Just as the vaccine rollout began to pick up pace, biotechnophobia reared its head. Norway paused its rollout of the Oxford-AstraZeneca vaccine after a handful of reports of blood clotting—without proof of causation. Bulgaria, Denmark and the Netherlands followed. So did Italy, France and Germany. Global headlines ensued, denting COVID vaccine trust not just in Europe but around the globe and likely slowing FDA approval of the Oxford-AstraZeneca vaccine
In France, where the percentage of the population with an unfavourable view of vaccinations shot up from 8.5 percent in 2000 to 38.2 percent in 2009 (with newer vaccines the least trusted), the proportion of people concerned about taking the Oxford-AstraZeneca vaccine spiked from 22 percent to over 50 percent after the nation paused its rollout in what was supposed a confidence-building measure that went terribly wrong. Similar drops in trust were seen in Germany, Spain and Italy.
In the U.S., where President Biden said Facebook was “killing people” with disinformation before walking that claim back, vaccine hesitancy has been a more partisan issue, with Republicans considerably less eager to get jabbed. Even so, research has shown 23 percent of Democrats were vaccine hesitant or against the vaccine completely, a meaningful number when 75-80 percent of Americans need to be vaccinated to get the pandemic under control.
Moreover fears of emerging biotech stoked by progressives in the past, bled across the political divide. A 2016 Pew survey showed that 39 percent of Republicans believed GMOs were bad for their health, a fact that no doubt contributed to concerns that mRNA vaccines could “turn you into a GMO” and modify your DNA. Another, anecdotal, example was featured in a New York Times report this week that quoted a woman crediting the movie I am Legend for inspiring her hesitancy to get vaccinated. The piece noted the movie was about a genetically engineered virus, not a vaccine—failing to acknowledge that some COVID vaccines do in fact contain a genetically engineered virus.
The truth is, one doesn’t need to doubt scientific consensus to be COVID-vaccine hesitant. You just need to treat emerging biotechnology the way you were conditioned to by the media and health authorities over the previous three decades.
When Biden and Eurocrats blame vaccine hesitancy on Facebook, they ignore their past role in legitimising biotechnophia. Parts of the progressive establishment painted themselves into a corner by abandoning truly progressive values and pandering to populist ignorance when it was politically convenient and ideologically satisfying.

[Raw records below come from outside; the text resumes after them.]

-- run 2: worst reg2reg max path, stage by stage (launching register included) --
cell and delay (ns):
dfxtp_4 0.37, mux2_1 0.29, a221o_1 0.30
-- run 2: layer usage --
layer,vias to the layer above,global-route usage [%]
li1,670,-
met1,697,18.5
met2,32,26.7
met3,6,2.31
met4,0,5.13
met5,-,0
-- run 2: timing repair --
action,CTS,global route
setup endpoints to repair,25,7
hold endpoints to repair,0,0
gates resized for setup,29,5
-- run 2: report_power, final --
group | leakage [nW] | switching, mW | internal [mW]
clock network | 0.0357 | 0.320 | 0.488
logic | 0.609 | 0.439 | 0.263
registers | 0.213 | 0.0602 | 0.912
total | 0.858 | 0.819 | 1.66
<file path="config.mk">
export PLATFORM = sky130hd
export DESIGN_NAME = dma_chan_regs
export DESIGN_NICKNAME = d
export VERILOG_FILES = /design/src/rtl/dmar_pkg.sv /design/src/rtl/dmar_wr_decode.sv /design/src/rtl/dmar_chan.sv /design/src/rtl/dmar_rd_mux.sv /design/src/rtl/dma_chan_regs.sv
export SDC_FILE = /design/constraint.sdc
export NUM_CORES = 1
export LEC_CHECK = 0
export ABC_CLOCK_PERIOD_IN_PS = 3000
export CORE_MARGIN = 2
export CORE_UTILIZATION = 49
export DETAILED_ROUTE_END_ITERATION = 7
export DONT_BUFFER_PORTS = 1
export PLACE_DENSITY = 0.74
export SYNTH_ARGS = -nofsm -noshare
export SYNTH_HDL_FRONTEND = slang
export SYNTH_SLANG_ARGS = --single-unit
</file>
<file path="constraint.sdc">
create_clock -name clk -period 3 [get_ports clk]
set_clock_uncertainty 0.05 [all_clocks]
set_input_delay 0.3 -clock clk [delete_from_list [all_inputs] [get_ports clk]]
set_output_delay 0.3 -clock clk [all_outputs]
set_load 0.02 [all_outputs]
</file>
<file path="src/rtl/dmar_pkg.sv">
package dmar_pkg;
   localparam int CH_BYTES = 8;
   localparam logic [2:0] OFS_CMD = 3'd0;
   localparam logic [2:0] OFS_STS = 3'd2;
   localparam logic [2:0] OFS_PTR = 3'd4;
   localparam int CMD_GO  = 0;
   localparam int STS_ACT = 0;
   localparam int STS_FLT = 1;
   localparam int STS_IRQ = 2;
   localparam logic [7:0] STS_RST = 8'h60;
   localparam logic [1:0] SZ_B = 2'd0;
   localparam logic [1:0] SZ_H = 2'd1;
   localparam logic [1:0] SZ_W = 2'd2;
endpackage

</file>
<file path="src/rtl/dmar_wr_decode.sv">
module dmar_wr_decode
   import dmar_pkg::*;
#(
   parameter int NUM_CH = 2,
   parameter int ADDR_W = 4
) (
   input  logic              wr_en,
   input  logic              bm_en,
   input  logic [ADDR_W-1:0] addr,
   input  logic [1:0]        sz,
   output logic [NUM_CH-1:0] cmd_we,
   output logic [NUM_CH-1:0] sts_we,
   output logic [NUM_CH-1:0] ptr_we,
   output logic              size_err
);
   localparam int CH_W = ADDR_W - 3;

   logic [CH_W-1:0] ch;
   logic [2:0]      ofs;

   assign ch  = addr[ADDR_W-1:3];
   assign ofs = addr[2:0];

   always_comb begin
      cmd_we   = '0;
      sts_we   = '0;
      ptr_we   = '0;
      size_err = 1'b0;
      if (wr_en && bm_en && (int'(ch) < NUM_CH)) begin
         case (ofs)
            OFS_CMD: if (sz == SZ_B) cmd_we[ch] = 1'b1; else size_err = 1'b1;
            OFS_STS: if (sz == SZ_B) sts_we[ch] = 1'b1; else size_err = 1'b1;
            OFS_PTR: if (sz == SZ_W) ptr_we[ch] = 1'b1; else size_err = 1'b1;
            default: ;
         endcase
      end
   end
endmodule

</file>
<file path="src/rtl/dmar_chan.sv">
module dmar_chan
   import dmar_pkg::*;
#(
   parameter int PTR_W = 32
) (
   input  logic             clk,
   input  logic             rst_n,
   input  logic             cmd_we,
   input  logic             sts_we,
   input  logic             ptr_we,
   input  logic [7:0]       wbyte,
   input  logic [PTR_W-3:0] wptr,
   input  logic             dev_ok,
   input  logic             done_i,
   input  logic             fault_i,
   output logic [7:0]       cmd_q,
   output logic [7:0]       sts_q,
   output logic [PTR_W-1:0] ptr_q,
   output logic [PTR_W-1:0] start_ptr_q,
   output logic             start_o,
   output logic             abort_o,
   output logic             refuse_o
);
   logic [7:0]       cmd_n, sts_n;
   logic [PTR_W-1:0] ptr_n;
   logic             go_rise, go_fall;

   assign go_rise = cmd_we && !cmd_q[CMD_GO] &&  wbyte[CMD_GO];
   assign go_fall = cmd_we &&  cmd_q[CMD_GO] && !wbyte[CMD_GO];

   always_comb begin
      cmd_n = cmd_q;
      sts_n = sts_q;
      ptr_n = ptr_q;
      if (sts_we) begin
         sts_n[7:3]     = wbyte[7:3];
         sts_n[STS_IRQ] = sts_q[STS_IRQ] & ~wbyte[STS_IRQ];
         sts_n[STS_FLT] = sts_q[STS_FLT] & ~wbyte[STS_FLT];
      end
      if (fault_i) sts_n[STS_FLT] = 1'b1;
      if (done_i) begin
         cmd_n[CMD_GO]  = 1'b0;
         sts_n[STS_ACT] = 1'b0;
         sts_n[STS_IRQ] = 1'b1;
      end
      if (cmd_we) begin
         cmd_n = wbyte;
         if (go_rise && !dev_ok) cmd_n[CMD_GO] = 1'b0;
         if (go_rise && dev_ok)  sts_n[STS_ACT] = 1'b1;
         if (go_fall)            sts_n[STS_ACT] = 1'b0;
      end
      if (ptr_we) ptr_n = {wptr, 2'b00};
   end

   always_ff @(posedge clk) begin
      if (!rst_n) begin
         cmd_q       <= '0;
         sts_q       <= STS_RST;
         ptr_q       <= '0;
         start_ptr_q <= '0;
         start_o     <= 1'b0;
         abort_o     <= 1'b0;
         refuse_o    <= 1'b0;
      end else begin
         cmd_q    <= cmd_n;
         sts_q    <= sts_n;
         ptr_q    <= ptr_n;
         start_o  <= go_rise && dev_ok;
         abort_o  <= go_fall;
         refuse_o <= go_rise && !dev_ok;
         if (go_rise && dev_ok) start_ptr_q <= ptr_q;
      end
   end


   active_ro_chk: assert property (@(posedge clk) disable iff (!rst_n)
      (sts_we && !done_i && !cmd_we) |=> (sts_q[STS_ACT] == $past(sts_q[STS_ACT])));

   start_active_chk: assert property (@(posedge clk) disable iff (!rst_n)
      start_o |-> sts_q[STS_ACT]);

   abort_idle_chk: assert property (@(posedge clk) disable iff (!rst_n)
      abort_o |-> !sts_q[STS_ACT]);

   done_effect_chk: assert property (@(posedge clk) disable iff (!rst_n)
      (done_i && !cmd_we) |=> (!sts_q[STS_ACT] && sts_q[STS_IRQ] && !cmd_q[CMD_GO]));

   irq_w1c_chk: assert property (@(posedge clk) disable iff (!rst_n)
      (sts_we && wbyte[STS_IRQ] && !done_i) |=> !sts_q[STS_IRQ]);

   refuse_chk: assert property (@(posedge clk) disable iff (!rst_n)
      refuse_o |-> (!start_o && !cmd_q[CMD_GO]));
endmodule

</file>
<file path="src/rtl/dmar_rd_mux.sv">
module dmar_rd_mux
   import dmar_pkg::*;
#(
   parameter int NUM_CH  = 2,
   parameter int ADDR_W  = 4,
   parameter int PTR_W   = 32,
   parameter bit RD_PIPE = 1'b1
) (
   input  logic                    clk,
   input  logic                    rst_n,
   input  logic                    rd_en,
   input  logic [ADDR_W-1:0]       addr,
   input  logic [1:0]              sz,
   input  logic [NUM_CH*8-1:0]     cmd_flat,
   input  logic [NUM_CH*8-1:0]     sts_flat,
   input  logic [NUM_CH*PTR_W-1:0] ptr_flat,
   output logic [31:0]             rdata,
   output logic                    rvalid
);
   localparam int NBYTES = NUM_CH * CH_BYTES;

   logic [7:0]  img [NBYTES];
   logic [31:0] rd_comb;
   int          nb;

   for (genvar c = 0; c < NUM_CH; c++) begin : g_img
      logic [31:0] pw;
      always_comb begin
         pw = '0;
         pw[PTR_W-1:0] = ptr_flat[c*PTR_W +: PTR_W];
      end
      assign img[c*CH_BYTES+0] = cmd_flat[c*8 +: 8];
      assign img[c*CH_BYTES+1] = 8'h00;
      assign img[c*CH_BYTES+2] = sts_flat[c*8 +: 8];
      assign img[c*CH_BYTES+3] = 8'h00;
      for (genvar b = 0; b < 4; b++) begin : g_pb
         assign img[c*CH_BYTES+4+b] = pw[b*8 +: 8];
      end
   end

   always_comb begin
      case (sz)
         SZ_B:    nb = 1;
         SZ_H:    nb = 2;
         default: nb = 4;
      endcase
      rd_comb = '0;
      for (int i = 0; i < 4; i++) begin
         if (i < nb && int'(ADDR_W'(addr + ADDR_W'(i))) < NBYTES)
            rd_comb[i*8 +: 8] = img[ADDR_W'(addr + ADDR_W'(i))];
      end
   end

   if (RD_PIPE) begin : g_pipe
      always_ff @(posedge clk) begin
         if (!rst_n) begin
            rdata  <= '0;
            rvalid <= 1'b0;
         end else begin
            rvalid <= rd_en;
            if (rd_en) rdata <= rd_comb;
         end
      end
   end else begin : g_flow
      assign rdata  = rd_comb;
      assign rvalid = rd_en;
   end
endmodule

</file>
<file path="src/rtl/dma_chan_regs.sv">
module dma_chan_regs
   import dmar_pkg::*;
#(
   parameter int NUM_CH  = 2,
   parameter int PTR_W   = 32,
   parameter bit RD_PIPE = 1'b1,
   localparam int ADDR_W = $clog2(NUM_CH * CH_BYTES)
) (
   input  logic                    clk,
   input  logic                    rst_n,
   input  logic                    bm_en,
   input  logic [NUM_CH-1:0]       dev_present,
   input  logic                    wr_en,
   input  logic                    rd_en,
   input  logic [ADDR_W-1:0]       addr,
   input  logic [1:0]              sz,
   input  logic [31:0]             wdata,
   input  logic [NUM_CH-1:0]       dma_done,
   input  logic [NUM_CH-1:0]       dma_fault,
   output logic [NUM_CH-1:0]       dma_start,
   output logic [NUM_CH-1:0]       dma_abort,
   output logic [NUM_CH*PTR_W-1:0] start_ptr,
   output logic                    err,
   output logic                    irq,
   output logic [31:0]             rdata,
   output logic                    rvalid
);
   if (NUM_CH < 2) begin : g_bad_ch
      $error("dma_chan_regs: NUM_CH must be 2 or more");
   end
   if (PTR_W < 3 || PTR_W > 32) begin : g_bad_ptr
      $error("dma_chan_regs: PTR_W must lie in 3..32");
   end

   logic [NUM_CH-1:0]       cmd_we, sts_we, ptr_we, refuse, irq_bits;
   logic [NUM_CH*8-1:0]     cmd_flat, sts_flat;
   logic [NUM_CH*PTR_W-1:0] ptr_flat;
   logic                    size_err, size_err_q;

   dmar_wr_decode #(.NUM_CH(NUM_CH), .ADDR_W(ADDR_W)) u_dec (
      .wr_en(wr_en), .bm_en(bm_en), .addr(addr), .sz(sz),
      .cmd_we(cmd_we), .sts_we(sts_we), .ptr_we(ptr_we), .size_err(size_err)
   );

   for (genvar c = 0; c < NUM_CH; c++) begin : g_ch
      dmar_chan #(.PTR_W(PTR_W)) u_chan (
         .clk(clk), .rst_n(rst_n),
         .cmd_we(cmd_we[c]), .sts_we(sts_we[c]), .ptr_we(ptr_we[c]),
         .wbyte(wdata[7:0]), .wptr(wdata[PTR_W-1:2]),
         .dev_ok(dev_present[c]), .done_i(dma_done[c]), .fault_i(dma_fault[c]),
         .cmd_q(cmd_flat[c*8 +: 8]), .sts_q(sts_flat[c*8 +: 8]),
         .ptr_q(ptr_flat[c*PTR_W +: PTR_W]),
         .start_ptr_q(start_ptr[c*PTR_W +: PTR_W]),
         .start_o(dma_start[c]), .abort_o(dma_abort[c]), .refuse_o(refuse[c])
      );
      assign irq_bits[c] = sts_flat[c*8 + STS_IRQ];
   end

   always_ff @(posedge clk) begin
      if (!rst_n) size_err_q <= 1'b0;
      else        size_err_q <= size_err;
   end

   assign err = size_err_q | (|refuse);
   assign irq = |irq_bits;

   dmar_rd_mux #(.NUM_CH(NUM_CH), .ADDR_W(ADDR_W), .PTR_W(PTR_W), .RD_PIPE(RD_PIPE)) u_rd (
      .clk(clk), .rst_n(rst_n), .rd_en(rd_en), .addr(addr), .sz(sz),
      .cmd_flat(cmd_flat), .sts_flat(sts_flat), .ptr_flat(ptr_flat),
      .rdata(rdata), .rvalid(rvalid)
   );


   cmd_size_err_chk: assert property (@(posedge clk) disable iff (!rst_n)
      (wr_en && bm_en && addr[2:0] == OFS_CMD && sz != SZ_B
       && int'(addr[ADDR_W-1:3]) < NUM_CH) |=> err);

   bm_gate_chk: assert property (@(posedge clk) disable iff (!rst_n)
      (wr_en && !bm_en) |=> (dma_start == '0 && dma_abort == '0 && !err));

   irq_source_chk: assert property (@(posedge clk) disable iff (!rst_n)
      $rose(irq) |-> $past(|dma_done));

   start_abort_excl_chk: assert property (@(posedge clk) disable iff (!rst_n)
      (dma_start & dma_abort) == '0);
endmodule

</file>
==> run_results.csv, run 1 <==
group,metric,value,unit
floorplan,die_h,147,um
floorplan,dieArea,0.0216,sq mm
setup_path,critPathRequiredTime,3280,ps
routing,drtIter0Drc,1001,
worst_hold_path,hold_start,"dma_done[1]",
placed_design,place_inst,1254,
clocking,post_cts.repair.setup_buffers,0,
yosys,yosysTopAreaCell,"dfxtp_1",
grt,busiest_layer,"met2",
grt,grt_pass1_wl,51.1,mm
routing,vias,8785,
clocking,insertion_delay,450,ps
floorplan,core,0.0202,sq mm
sta,max_freq,0.432,GHz
clocking,htree_levels,4,
floorplan,io_pins,152,
placed_design,port_buffers,0,
yosys,ys_warn_count,0,
yosys,synthArstFlopShare,0,%
sta,drv_slew,0,
final_layout,antennaDiodeCount,0,
yosys,synth.area.top_cells,"dfxtp_1 38%, mux2i_1 13%, mux4_2 11%",
yosys,synth_top_area_share,38.4,%
yosys,syn_inst,1050,
routing,avgRoutedWirePerCell,25.8,um
routing,wl,34.3,mm
sta,relSlewSlack,37.0,%
sta,setup_viol,0,
run_status,status,"finished clean",
setup_path,startpoint_type,"input port",
routing,firstDrtPassIters,5,
sta,layout_min_cycle_time,2310,ps
grt,overflow,0,
grt,use_met1,40.1,%
clocking,cts_resized,0,
sta,setup_tns,0,ps
sta,worstMarginPinSlew,942,ps
pwr,p_leak,4.03,nW
clocking,root_buffer,"clkbuf_16",
setup_path,timing.rr.start,"g_ch[1].u_chan.cmd_q[0]$_SDFFE_PN0P_",
sta,holdWs,12.2,ps
yosys,yosys_register_bits,192,
setup_path,cp-startpoint,"addr[0]",
setup_path,endpoint_kind,"flop",
floorplan,num_rows,52,
sta,rsz0062_at_grt,"false",
setup_path,critPathKind,"input port to flop",
setup_path,worstPathArrival,2590,ps
floorplan,fp.dieW,147,um
job,drv_cap,0,
final_layout,drive_gt1_share,12.1,%
clocking,cts_buffers,17,
clocking,cts_buffer_depth,2,
grt,use_met3,10.7,%
yosys,synth-seq-area-share,38.4,%
grt,grt_max_degree,149,
yosys,ys_top_cells_by_count,"192 x dfxtp_1, 185 x nand2_1, 130 x mux2i_1",
yosys,yosysMostFrequentCell,"dfxtp_1",
placed_design,dp_hpwl,23.7,mm
pwr,p_per_area,486,mW/mm^2
final_layout,area_growth,10.9,%
grt,grt_use_total,31.4,%
clocking,cts_num_sinks,192,
grt,grt_antenna_before_repair,0,
yosys,synth_area_per_cell,9.54,sq um
yosys,synth_flop_cell,"dfxtp_1",
routing,antenna_left,0,
yosys,syn_area,0.0100,sq mm
worst_hold_path,hold_path.class,"input port to flop",
final_layout,stdcell_count,1331,
pwr,peakVddDrop,460,uV
setup_path,cp_max_fo,72,
placed_design,gp_congestion,1.02,
sta,fin_crit_sh,77.1,%
clocking,hold_buffers,45,
routing,viasPerCell,6.60,
grt,met2_usage,48.5,%
yosys,synth_edf_count,0,
routing,drc,0,
clocking,cts_tree,"yes",
floorplan,start_util,49.7,%
yosys,synth_cell_types,64,
sta,final-hold-violation-count,0,
clocking,clk_pin_slew,80,ps
final_layout,nNetsFinal,1104,
grt,first_global_vias,8156,
[per-stage QoR]
| step | util [%] | instance area [sq um] | total power, W | setup WS [ps] |
|---|---|---|---|---|
| 2_1_floorplan | - | 10000 | 0.00308 | 372 |
| 3_3_place_gp | 50.0 | 10100 | 0.00312 | 681 |
| 3_5_place_dp | 50.0 | 10100 | 0.00313 | 623 |
| 4_1_cts | 55.1 | 11100 | 0.00541 | 832 |
| 5_1_grt | 55.1 | 11100 | 0.00555 | 597 |
| 6_report | 55.1 | 11100 | 0.00540 | 687 |
[critical path, cell delays in order]
cell and delay [ps]:
inv_2 90, buf_4 360, ha_1 280, nand3_1 190, nor3_4 430, mux2i_1 240, nand2_1 70, dlygate4sd3_1 600
[area by class of cell]
type                    count  area (sq um)
multi-input cells         765          5710
flip-flops and latches    192          3840
repair buffers             64           606
well taps                 270           338
fillers                  1772          9060
clock buffers              17           425
clock inverters            15           155
inverters                   8          32.5
[registers in the layout (all words and copies together), names as in the netlist]
signal                   flops
g_ch.u_chan.refuse_o         2
g_ch.u_chan.sts_q           16
g_ch.u_chan.abort_o          2
size_err_q                   1
g_ch.u_chan.start_ptr_q     60
g_ch.u_chan.ptr_q           60
u_rd.rvalid                  1
g_ch.u_chan.start_o          2
u_rd.rdata                  32
g_ch.u_chan.cmd_q           16
[power breakdown]
group | internal, W | total, W | switching [W]
clock | 0.00117 | 0.00225 | 0.00108
combinational | 0.000224 | 0.000519 | 0.000295
sequential | 0.00257 | 0.00263 | 0.0000580
total | 0.00397 | 0.00540 | 0.00143
[final timing paths]
check	to	slack, ps	cells past startpoint
worst max-delay path	g_ch[0].u_chan.sts_q[5]$_SDFFE_PN1P_	690	8
worst min-delay path	g_ch[1].u_chan.sts_q[0]$_SDFF_PN0_	10	3
worst max register to register	g_ch[1].u_chan.start_ptr_q[15]$_SDFFE_PN0P_	1070	5
worst min register to register	g_ch[1].u_chan.cmd_q[6]$_SDFFE_PN0N_	500	2
[cell usage in the layout (no fill, tap or decap), types with 7 or more instances in the layout]
cell           count
nand3_1           11
o2bb2ai_1          8
a211oi_1           9
nor2b_1            7
a211o_1            8
o21ai_0           21
o31ai_1           10
dlygate4sd3_1     45
o211ai_1           9
buf_4             18
nor2_1            70
mux2i_1          130
a21oi_1           90
dfxtp_1          192
nand2_1          185
nor3_1            25
a22oi_1            7
mux2_2            10
clkbuf_16         17
mux4_2            50
a32o_1             8
a221oi_1           8
[metal layers]
metal  wire [um]  share of wire [%]  vias to the layer above
met5           0                  0                        -
met4        1600                4.6                        0
met3        4790                 14                      119
met2       15500                 45                      640
met1       12400                 36                     4184
li1            -                  -                     3842
[cell families (layout without fill, tap and decap cells)]
family	Yosys count	after routing	synth area share, %
DFF	192	192	38.4
other	1	4	0.0374
adders and majority gates	7	7	0.874
buffers and inverters	96	104	4.87
and+or+nand+nor	333	333	14.6
xor gates and xnor gates	8	8	0.850
AOI/OAI and AO/OA	220	220	14.2
muxes	193	193	26.1
Note: power is estimated with default switching activity, not from simulation.
==> run 2, diff against run 1 <==
- ABC_CLOCK_PERIOD_IN_PS: 3000 -> 2370
- clock period: 3 -> 2.37 ns (I/O delays scaled with it)
==> run 2 against run 1 <==
  * Worst setup slack lost 300 ps
  * Flip-flop and latch count is the same
  * Via count grew 0.27%
  * Global-route usage shrank 0.54 points
  * Clock power grew 31%
  * Non-clock buffer count grew 13
  * Register-to-register slack lost 660 ps
  * Cell area grew 1.7%
==> run_results.csv, run 2 (synthesis results as in run 1) <==
group,metric,value,unit
sta,worstMarginPinSlew,814,ps
sta,drv_slew,0,
setup_path,cp_max_fo,71,
setup_path,worstPathArrival,2310,ps
grt,grt_use_total,30.8,%
sta,layout_min_cycle_time,1980,ps
pwr,p_per_area,617,mW/mm^2
final_layout,fillerInstances,1727,
placed_design,place_ws,194,ps
routing,avgRoutedWirePerCell,25.3,um
sta,final-hold-violation-count,0,
final_layout,stdcell_count,1344,
clocking,cts_resized,0,
clocking,cts_buffer_depth,2,
pwr,p_leak,4.12,nW
routing,antenna_left,0,
setup_path,crit_family,"simple AND/OR/NAND/NOR gates",
job,drv_cap,0,
clocking,htree_levels,4,
floorplan,io_pins,152,
pwr,seqPwrFrac,47.8,%
routing,firstDrtPassIters,7,
floorplan,num_rows,52,
routing,viasPerCell,6.55,
clocking,cts_num_sinks,192,
clocking,post_cts.repair.setup_buffers,0,
pwr,peakVddDrop,679,uV
sta,setup_tns,0,ps
sta,setup_ws,391,ps
pwr,p_switching,0.00187,W
final_layout,nNetsFinal,1117,
clocking,hold_buffers,51,
setup_path,critPathMaxStageDelay,620,ps
final_layout,mostFrequentLayoutCell,"dfxtp_1",
placed_design,place_inst,1261,
setup_path,startpoint_type,"input port",
clocking,clk_pin_slew,70,ps
grt,grt_antenna_before_repair,1,
pwr,clock_power_share,42.3,%
clocking,cts_tree,"yes",
pwr,pwr-share-comb,9.9,%
routing,wl,34.0,mm
grt,overflow,0,
grt,first_global_vias,8231,
placed_design,port_buffers,0,
final_layout,layout_common_cells,"192 x dfxtp_1, 185 x nand2_1, 130 x mux2i_1",
setup_path,critPathKind,"input port to flop",
routing,drc,0,
routing,vias,8809,
setup_path,critPathRequiredTime,2700,ps
sta,fin_crit_sh,83.5,%
sta,setup_viol,0,
pwr,p_int,0.00510,W
pwr,p_sw_share,26.8,%
floorplan,die_h,147,um
setup_path,endpoint_kind,"flop",
setup_path,critPathBufInv,2,
floorplan,start_util,49.7,%
setup_path,crit_path_cell_trace,"inv_2 -> ha_4 -> and3_1 -> nand3_1 -> nor4_1 -> dlygate4sd3_1",
placed_design,gp_congestion,1.01,
final_layout,drive_gt1_share,12.5,%
floorplan,core,0.0202,sq mm
clocking,insertion_delay,450,ps
final_layout,area_growth,12.8,%
final_layout,antennaDiodeCount,0,
clocking,root_buffer,"clkbuf_16",
grt,grt_pass1_wl,50.7,mm
clocking,cts_buffers,17,
grt,grt_max_degree,149,
worst_hold_path,hold_path.class,"input port to flop",
floorplan,fp.dieW,147,um
floorplan,dieArea,0.0216,sq mm
placed_design,dp_hpwl,24.0,mm
sta,relSlewSlack,45.6,%
sta,max_freq,0.505,GHz
final_layout,top_regs,"g_ch.u_chan.ptr_q x60, g_ch.u_chan.start_ptr_q x60, u_rd.rdata x32",
routing,drtIter0Drc,1305,
setup_path,crit_slowest_cell,"dlygate4sd3_1",
run_status,status,"finished clean",
sta,rsz0062_at_grt,"false",
==> run 2: layer usage <==
layer	routed length [um]	GRT usage (%)
met4	1430	12.5
met5	20	0
met1	12500	39.0
met2	15400	48.2
met3	4570	11.1
==> run 2: worst paths after layout <==
check,from,depth (start not counted),slack [ps],endpoint
worst min-delay path,addr[2],3,10,size_err_q$_SDFF_PN0_
worst max-delay path,addr[0],6,390,g_ch[1].u_chan.refuse_o$_SDFF_PN0_
worst min register to register,g_ch[0].u_chan.cmd_q[5]$_SDFFE_PN0N_,2,490,g_ch[0].u_chan.cmd_q[5]$_SDFFE_PN0N_
worst max register to register,g_ch[1].u_chan.cmd_q[0]$_SDFFE_PN0P_,5,410,g_ch[1].u_chan.start_ptr_q[8]$_SDFFE_PN0P_
==> run 2: metrics by stage <==
step / hold WS (ps) / total power [W] / util, % / instance area, sq um
3_5_place_dp: 257 / 0.00398 / 50.5 / 10200
5_1_grt: 0.911 / 0.00716 / 56.0 / 11300
6_report: 10.4 / 0.00697 / 56.0 / 11300
2_1_floorplan: 265 / 0.00391 / - / 10100
4_1_cts: 4.29 / 0.00696 / 56.0 / 11300
3_3_place_gp: 253 / 0.00397 / 50.5 / 10200
==> run 2: cell type report <==
cell class | count | area [sq um] | share of cell area, %
sequential | 192 | 3840 | 34.0
inverter | 8 | 32.5 | 0.288
clock inverter | 13 | 161 | 1.43
tap | 270 | 338 | 2.99
timing repair buffer | 77 | 768 | 6.80
multi-input combinational | 765 | 5710 | 50.5
clock buffer | 19 | 443 | 3.92
==> run 2: power by group through the flow <==
stage | clock (W) | sequential [W] | combinational [W]
after floorplan | 0 | 0.00338 | 0.000527
after global placement | 0 | 0.00341 | 0.000567
after detailed placement | 0 | 0.00341 | 0.000573
after CTS | 0.00296 | 0.00333 | 0.000670
after global routing | 0.00310 | 0.00333 | 0.000721
final | 0.00295 | 0.00333 | 0.000688
==> run 2: worst register-to-register path: cells and delay by family, from the launching register on <==
kind	cells	cell delay [ps]
buffers and inverters	1	470
AND/OR/NAND/NOR	3	390
multiplexers	1	310
flip-flops	1	620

How are progressives supposed to persuade the vaccine hesitant, when their past actions contradict their present words? When Obama calls on African Americans to embrace emerging biotech products, anti-vaxxers can point to his passage of GMO labeling laws in 2015, fulfilling a promise he made in 2007. When Prince Charles encourages people to get the vaccine in the UK, anti-vaxxers can point to his prior warnings of biotech catastrophe. When Japanese health authorities tell its citizens to get vaccinated, anti-vaxxers cite its ban on MMR vaccines and GM crops. When Bernie Sanders tells his followers to get jabs, anti-vaxxers can point to the fact he voted against the GMO labeling bill, not because he opposed pandering to bogus health fears but because it was not harsh enough for him.
Some have forgotten that to be progressive isn’t just to pursue social progress and fight xenophobia, it is to pursue technological progress and fight technophobia. To be pro-science isn’t just to be pro-scientific consensus, it is to be pro-scientific progress. For the sake of progress, we must remember.